特集 | 2021.1月号

アステン特集

明日に架けるSL

茶畑に汽笛を轟かせ、昭和の車体を走らせる大井川鉄道の蒸気機関車(SL)。ノスタルジーのバトンは、新しい世代にも受け継がれていく。明日に架けるSLと人びとの物語。

ノスタルジーをつなぐ

 がたんごとん、がたんごとん。汽車の大きな揺れに身を委ねていると、車掌室から郷愁を誘うハーモニカの音色が聞こえてきた。曲は定番の「汽車ポッポ」。ぼんやり白く煙る車窓の向こうには、一面の茶畑が広がる。演奏が終わると、客車からは拍手が湧き起こった。
 ハーモニカを演奏していたのは上村詩恵(うえむら しえ)さん。この秋、「SLおねえさん」ことSL専務車掌に就任した。昨年、長年勤めてきた70代のSLおじさん・おばさんが勇退したため、SLおにいさん・おねえさんが誕生。上村さんはバトンを受け取った一人だ。これまでも奥大井の渓谷を走る井川線の車掌として乗務していたが、晴れてSLの「顔」に抜てきされた。
 乗客を喜ばせるためなら努力を惜しまない。独学でハーモニカを習得し、曲のレパートリーを増やしてきた。終点まで続くガイドの台本も自作だ。勉強がてら、休みの日に沿線の食べ歩きをすることも。「私のガイドはアドリブが多いから完成しないんです。初めての方にもリピーターの方にも、その時を楽しんでもらいたいので、毎回進化しています」
 新駅「門出」の誕生や五和駅の「合格」への改称など、大井川鉄道は大きな一歩を踏み出した。これからは昭和を知らない世代にも、ノスタルジーを伝えていく。「若い人には映画の世界のような非日常を感じてほしいです。インスタ映えするスポットを、タイミング良く伝えるようにも意識しています。地元の人にもっと利用してもらいたいですね。午前中にSLから見る塩郷ダムの水面は、エメラルドグリーンで最高ですよ」

山の恵みをつなぐ

 門出駅から10分ほど歩いた線路沿いに、古谷明代さんが営むレストラン「食堂カフェ 樵(きこり)」(島田市横岡)がある。結婚を機に愛知県から移住した古谷さんは6年前、大きな桜の木とSLが眺められる場所に店を構えた。時計代わりに列車の音を聞く、穏やかな日常がここにはある。
 古谷さんが腕を振るうのは、鹿肉などのジビエ料理だ。
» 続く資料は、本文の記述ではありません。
[config.mk]
export PLATFORM = sky130hd
export DESIGN_NAME = hmac_front_flat
export DESIGN_NICKNAME = d
export VERILOG_FILES = /design/src/hdl/hmac_pkg.sv /design/src/hdl/hmac_ifs.sv /design/src/hdl/hmac_front.sv /design/src/flat_wrapper.sv
export SDC_FILE = /design/constraint.sdc
export NUM_CORES = 1
export LEC_CHECK = 0
export ABC_AREA = 1
export BUFFER_PORTS_ARGS = -buffer_cell sky130_fd_sc_hd__buf_2
export CAP_MARGIN = 20
export CORE_ASPECT_RATIO = 1.5
export CORE_UTILIZATION = 50
export DETAILED_ROUTE_END_ITERATION = 8
export GPL_ROUTABILITY_DRIVEN = 0
export PLACE_DENSITY = 0.82
export SETUP_SLACK_MARGIN = 0.15
export SLEW_MARGIN = 20
export SYNTH_ARGS = -nofsm -noshare
export SYNTH_HDL_FRONTEND = slang
export SYNTH_SLANG_ARGS = --single-unit
[constraint.sdc]
create_clock -name clk -period 2.1 [get_ports clk]
set_input_delay 0.42 -clock clk [delete_from_list [all_inputs] [get_ports clk]]
set_output_delay 0.42 -clock clk [all_outputs]
set_load 0.05 [all_outputs]
[src/hdl/hmac_pkg.sv]
`timescale 1ns / 1ps

package hmac_pkg;

  localparam int KEY_WORDS = 8;
  localparam int CFG_INDEX_W = 4;
  localparam int QUEUE_DEPTH = 4;
  localparam int QUEUE_PTR_W = 2;
  localparam int LEN_W = 61;

  localparam logic [7:0] IPAD_BYTE = 8'd54;
  localparam logic [7:0] OPAD_BYTE = 8'd92;
  // Outer message is 64 key bytes plus the 32-byte inner digest: 96 bytes.
  localparam logic [31:0] OUTER_LEN_BITS = 32'd768;
  localparam logic [LEN_W-1:0] BLOCK_BYTES = LEN_W'(64);

  typedef logic [KEY_WORDS-1:0][63:0] key_t;
  typedef logic [7:0][31:0] chain_t;

  typedef struct packed {
    logic [7:0] data_byte;
    logic       has_byte;
    logic       is_last;
  } item_t;

  localparam chain_t INIT_H = {
    32'h5be0cd19, 32'h1f83d9ab, 32'h9b05688c, 32'h510e527f,
    32'ha54ff53a, 32'h3c6ef372, 32'hbb67ae85, 32'h6a09e667
  };

  localparam logic [31:0] ROUND_K [64] = '{
    32'h428a2f98, 32'h71374491, 32'hb5c0fbcf, 32'he9b5dba5,
    32'h3956c25b, 32'h59f111f1, 32'h923f82a4, 32'hab1c5ed5,
    32'hd807aa98, 32'h12835b01, 32'h243185be, 32'h550c7dc3,
    32'h72be5d74, 32'h80deb1fe, 32'h9bdc06a7, 32'hc19bf174,
    32'he49b69c1, 32'hefbe4786, 32'h0fc19dc6, 32'h240ca1cc,
    32'h2de92c6f, 32'h4a7484aa, 32'h5cb0a9dc, 32'h76f988da,
    32'h983e5152, 32'ha831c66d, 32'hb00327c8, 32'hbf597fc7,
    32'hc6e00bf3, 32'hd5a79147, 32'h06ca6351, 32'h14292967,
    32'h27b70a85, 32'h2e1b2138, 32'h4d2c6dfc, 32'h53380d13,
    32'h650a7354, 32'h766a0abb, 32'h81c2c92e, 32'h92722c85,
    32'ha2bfe8a1, 32'ha81a664b, 32'hc24b8b70, 32'hc76c51a3,
    32'hd192e819, 32'hd6990624, 32'hf40e3585, 32'h106aa070,
    32'h19a4c116, 32'h1e376c08, 32'h2748774c, 32'h34b0bcb5,
    32'h391c0cb3, 32'h4ed8aa4a, 32'h5b9cca4f, 32'h682e6ff3,
    32'h748f82ee, 32'h78a5636f, 32'h84c87814, 32'h8cc70208,
    32'h90befffa, 32'ha4506ceb, 32'hbef9a3f7, 32'hc67178f2
  };

  // One 32-bit word of the key block XORed with a pad byte.
  function automatic logic [31:0] key_pad_word(key_t key, logic [3:0] idx, logic [7:0] pad);
    logic [63:0] kw;
    kw = key[idx[3:1]];
    return (idx[0] ? kw[31:0] : kw[63:32]) ^ {4{pad}};
  endfunction

endpackage

[src/hdl/hmac_ifs.sv]
`timescale 1ns / 1ps

interface hmac_item_if;
  logic       valid;
  logic       ready;
  logic [7:0] data_byte;
  logic       has_byte;
  logic       is_last;
  modport source (output valid, data_byte, has_byte, is_last, input ready);
  modport sink (input valid, data_byte, has_byte, is_last, output ready);
endinterface


[src/hdl/hmac_front.sv]
`timescale 1ns / 1ps

module hmac_front (
  input  logic                 clk,
  input  logic                 rst,
  hmac_item_if.sink            item,
  output logic                 q_valid,
  output hmac_pkg::item_t      q_item,
  input  logic                 q_pop
);

  hmac_pkg::item_t                  queue [hmac_pkg::QUEUE_DEPTH];
  logic [hmac_pkg::QUEUE_PTR_W-1:0] wr_ptr;
  logic [hmac_pkg::QUEUE_PTR_W-1:0] rd_ptr;
  logic [hmac_pkg::QUEUE_PTR_W:0]   count;
  logic                             push;
  logic                             pop;

  assign item.ready = (count != (hmac_pkg::QUEUE_PTR_W+1)'(hmac_pkg::QUEUE_DEPTH));
  assign push = item.valid && item.ready;
  assign q_valid = (count != '0);
  assign pop = q_pop && q_valid;
  assign q_item = queue[rd_ptr];

  always_ff @(posedge clk) begin
    if (push) begin
      queue[wr_ptr] <= '{data_byte: item.data_byte, has_byte: item.has_byte,
                         is_last: item.is_last};
    end
    if (rst) begin
      wr_ptr <= '0;
      rd_ptr <= '0;
      count  <= '0;
    end else begin
      if (push) wr_ptr <= wr_ptr + 1'b1;
      if (pop) rd_ptr <= rd_ptr + 1'b1;
      count <= count + {{hmac_pkg::QUEUE_PTR_W{1'b0}}, push}
                     - {{hmac_pkg::QUEUE_PTR_W{1'b0}}, pop};
    end
  end

endmodule

[src/flat_wrapper.sv]
// flat-port wrapper written by rule: the top's interface ports become plain ports
module hmac_front_flat 
  (clk, rst, q_valid, q_item, q_pop, item_valid, item_data_byte, item_has_byte, item_is_last, item_ready);
  hmac_item_if item_i ();
  input  logic clk;
  input  logic rst;
  output logic q_valid;
  output hmac_pkg::item_t q_item;
  input  logic q_pop;
  input wire logic [$bits(item_i.valid)-1:0] item_valid;
  input wire logic [$bits(item_i.data_byte)-1:0] item_data_byte;
  input wire logic [$bits(item_i.has_byte)-1:0] item_has_byte;
  input wire logic [$bits(item_i.is_last)-1:0] item_is_last;
  output wire logic [$bits(item_i.ready)-1:0] item_ready;
  assign item_i.valid = item_valid;
  assign item_i.data_byte = item_data_byte;
  assign item_i.has_byte = item_has_byte;
  assign item_i.is_last = item_is_last;
  assign item_ready = item_i.ready;
  hmac_front u_core (.clk(clk), .rst(rst), .item(item_i), .q_valid(q_valid), .q_item(q_item), .q_pop(q_pop));
endmodule
Word-level counts from Yosys, hierarchy flattened
Memory sizes are Yosys's and may differ from the RTL's. A register that Yosys moved wholly into a read port is not among the register bits.
Cells that the tools add are included.
Cells by class
  reduce and logical (&&, ||, !) cells: 3
  multipliers: 0
  mux-type cells: 4
  equality and inequality tests: 1
  magnitude comparators: 0
  $add $sub $neg: 4
  bitwise gates (word level): 0
  shift-type cells: 0
  divide/modulo/power cells: 0
Operators by type and width (count)
  adder 2 x 1 -> 2 bit (second input constant): 2
  2-to-1 mux 2 bit: 2
  adder 3 x 1 -> 3 bit: 1
  inequality test 3 bit (second input constant): 1
  nonzero test 3 bit: 1
  subtractor 3 x 1 -> 3 bit: 1
  logical AND 1 bit: 2
  2-to-1 mux 1 bit: 2
Word-level totals
  bits in latches: 0
  ROM bits: 0
  RAM bits: 40
  bits in registers: 7
  input bits: 14
  output and inout bits: 12
  memories: 1
Memories
  u_core.queue: depth 4, width 10, rd ports 1, clocked after Yosys merged registers in 1, write ports 1, line hmac_front.sv:12  | hmac_pkg::item_t queue [hmac_pkg::QUEUE_DEPTH];

Depth between registers and ports, before layout
Gate-level depths: netlist of the first run.
  depth in word-level cells: 4
  mapped depth: 10

Least setup slack after synthesis of the first run
OpenSTA, ideal clock, no wires.
  path type: reg2reg
  from: register u_core.count[1] in the netlist's numbering
  to: register u_core.count[2] in the netlist's numbering
  data required time: 1985 ps
  setup time: 115 ps
  clock period less this slack: 1783 ps
  slack: 317 ps
  cell stages (with the launch flop): 10
  arrival: 1668 ps
  path buffers: 0
  cell sequence: dfxtp_1 > nor2_4 > nand2_2 > nand2_1 > inv_1 > ha_1 > inv_1 > fa_1 > a21oi_1 > nor2_1
On the way
  longest elaborated chain between the ends: 4
  elaborated cells on any way between the ends: 6
RTL lines
  start, declared: line hmac_front.sv:15  | logic [hmac_pkg::QUEUE_PTR_W:0] count;
  start signal, assigned: line hmac_front.sv:37  | count <= count + {{hmac_pkg::QUEUE_PTR_W{1'b0}}, push}
  inequality test 3 bit: line hmac_front.sv:19  | assign item.ready = (count != (hmac_pkg::QUEUE_PTR_W+1)'(hmac_pkg::QUEUE_DEPTH));
  net item_ready: line flat_wrapper.sv:14  | output wire logic [$bits(item_i.ready)-1:0] item_ready;
  logical AND 1 bit: line hmac_front.sv:20  | assign push = item.valid && item.ready;
  net u_core.push: line hmac_front.sv:16  | logic push;
  adder 3 x 1 -> 3 bit: line hmac_front.sv:37
  subtractor 3 x 1 -> 3 bit: line hmac_front.sv:38  | - {{hmac_pkg::QUEUE_PTR_W{1'b0}}, pop};
The timed path passes the listed nets, and every way through them passes these cells.
A chain may end at the register's enable or synchronous reset.

==> results of run 1 <==
==> through the flow <==
step                power (W)    util
floorplan            0.002106       -
global placement     0.002323  0.5801
detailed placement   0.002357  0.5801
CTS                  0.002963  0.6155
global route         0.003123  0.6189
finish               0.002964  0.6189
==> path summary, 6_finish.rpt <==
path                                          to  slack, ns  depth (start not counted)
worst max register to register   u_core.count[2]       0.35                         10
worst max-delay path                   q_item[6]       0.22                          4
worst min register to register  u_core.rd_ptr[0]       0.52                          2
worst min-delay path             u_core.count[1]       0.30                          2
==> power groups by stage <==
stage,Clock (W),Combinational (W),Sequential [W]
2_1_floorplan,0,0.000838,0.00127
3_3_place_gp,0,0.00104,0.00128
3_5_place_dp,0,0.00107,0.00129
4_1_cts,0.000557,0.00112,0.00129
5_1_grt,0.000595,0.00123,0.00130
6_report,0.000544,0.00113,0.00129
==> worst max-delay path: cells and delay by family (launching register included) <==
| family | cells | cell delay [ns] |
|---|---|---|
| DFF | 1 | 0.42 |
| AOI/OAI and AO/OA | 2 | 0.26 |
| buffers and inverters | 2 | 0.48 |
==> timing repair <==
action / CTS / global route
cloned: 2 / 0
endpoints found under the setup margin: 10 / 11
buffers inserted: 1 / 0
resized for setup: 10 / 7
pin swaps: 0 / 0
==> layout make-up <==
| class | instances | share of cell area |
|---|---|---|
| well taps | 43 | 0.02339 |
| repair inverters | 2 | 0.006529 |
| repair buffers | 31 | 0.08324 |
| multi-input cells | 92 | 0.2149 |
| inverters | 17 | 0.02938 |
| flip-flops and latches | 49 | 0.6034 |
| clock buffers | 8 | 0.03917 |
==> placed cells by master (no fill, tap or decap), drive strengths merged, types with 3 or more instances in the layout <==
cell type  instances
edfxtp            40
nor2              33
buf               28
o21ai             20
inv               16
nand2             11
clkbuf            11
o22ai             10
dfxtp              9
ha                 6
a21oi              5
nand3              4
clkinvlp           3
==> routing by layer <==
layer / global-route usage / vias up
li1: - / 632
met1: 0.1745 / 595
met2: 0.3367 / 40
met3: 0.05556 / 8
met4: 0.1053 / 0
met5: 0 / -
==> kinds of logic after synthesis <==
group | Yosys count
adder cells (fa/ha/maj) | 7
buffers and inverters | 22
flip-flops | 49
AND/OR/NAND/NOR | 49
AO/OA/AOI/OAI | 36
==> registers in the layout (all words and copies together) (netlist names), named ones only <==
register / count
u_core.queue: 40
u_core.count: 3
u_core.rd_ptr: 2
u_core.wr_ptr: 2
「きこり」を生業とする夫と義父が山で捕らえてくる。新鮮な肉を使っているので、癖が少ないのが特徴。主な狩猟場は井川線の終点井川駅の奥の奥にある南アルプス。オオカミを失った山では、深刻な生態系の崩壊が起き、森林を荒らす鹿を捕らえざるを得ない状況にあるという。このままでは車窓から望む山の景色も、姿を変えてしまう可能性があるという。「増えすぎた鹿は生きるために新芽を食べるので、新芽を食べられた木は成長できなくなって山の生態系が崩れます。自然は全てつながっているんです」
 昔からの人びとの丁寧な暮らしが、自然の循環を守ってきたと古谷さんは考える。「地元の安全なものを地元で食べ、いいものをいいと感じられる地域でいられたらいいなって思います。食材の奥にある自然の営みと、山の恵みをいただく感謝の気持ちを、ちょっとでもここで感じてもらえたらうれしいです」

優しさをつなぐ

 通称「日本一短いトンネル」で知られる川根本町・地名駅。通過するSLに向かって、大きな手を振るのは、駅前にたたずむ農家民宿「古(いにしえ)の風」のオーナー、猪又克弥さん、恭子さん夫妻だ。この地に惚れ込んで兵庫県から移住し、民宿とキャンプ場を営んでいる。
 民宿は縁側と囲炉裏のある築92年の古民家。庭先には畑があり、宿泊客は自分で収穫して調理の一部を体験できる。当初は「ジャングルだった」という駅前の土地と建物をすっかりリノベーションし、2017年10月に1日1組限定の民宿として出発した。
 県中部で最も高齢化率が高い町に新風が吹いた。地域は猪又さん夫妻を歓迎した。「地域との関係が大変だろうなって、ある程度は覚悟していたんです。ところがここはいい人ばっかりで。最初の家探しから畑の作り方、猪の仕入れ先まで、全部地元の人に教えてもらっています。お世話になりっぱなしで感謝してもしきれない」と夫妻は口をそろえる。
 大井川鉄道の景観には欠かせない茶畑が広がる地域だが、後継者不足で荒廃した畑も目立ってきた。「このままでは5年先、10年先の景観が変わってしまうのでは」と克弥さんは危惧する。地域への恩返しとして、地元の産業を引き継ぐ移住者の手伝いができればと考えている。「この土地を盛り上げる人を増やしたいです。私たちが移住する時に助けてもらったように、いい方向へ導くお手伝いができたらいいですね」
 克弥さんのお気に入りは、宿の目の前にある地名駅の踏切音。よくある電子音ではなく「ゴング式踏切」。カンカーン、カカンカンと不規則な鐘の音が鳴る。そんなのらりくらりとした愛しいほどの緩やかさが、地域の魅力であり、未来へつないでいきたいことだと考えている。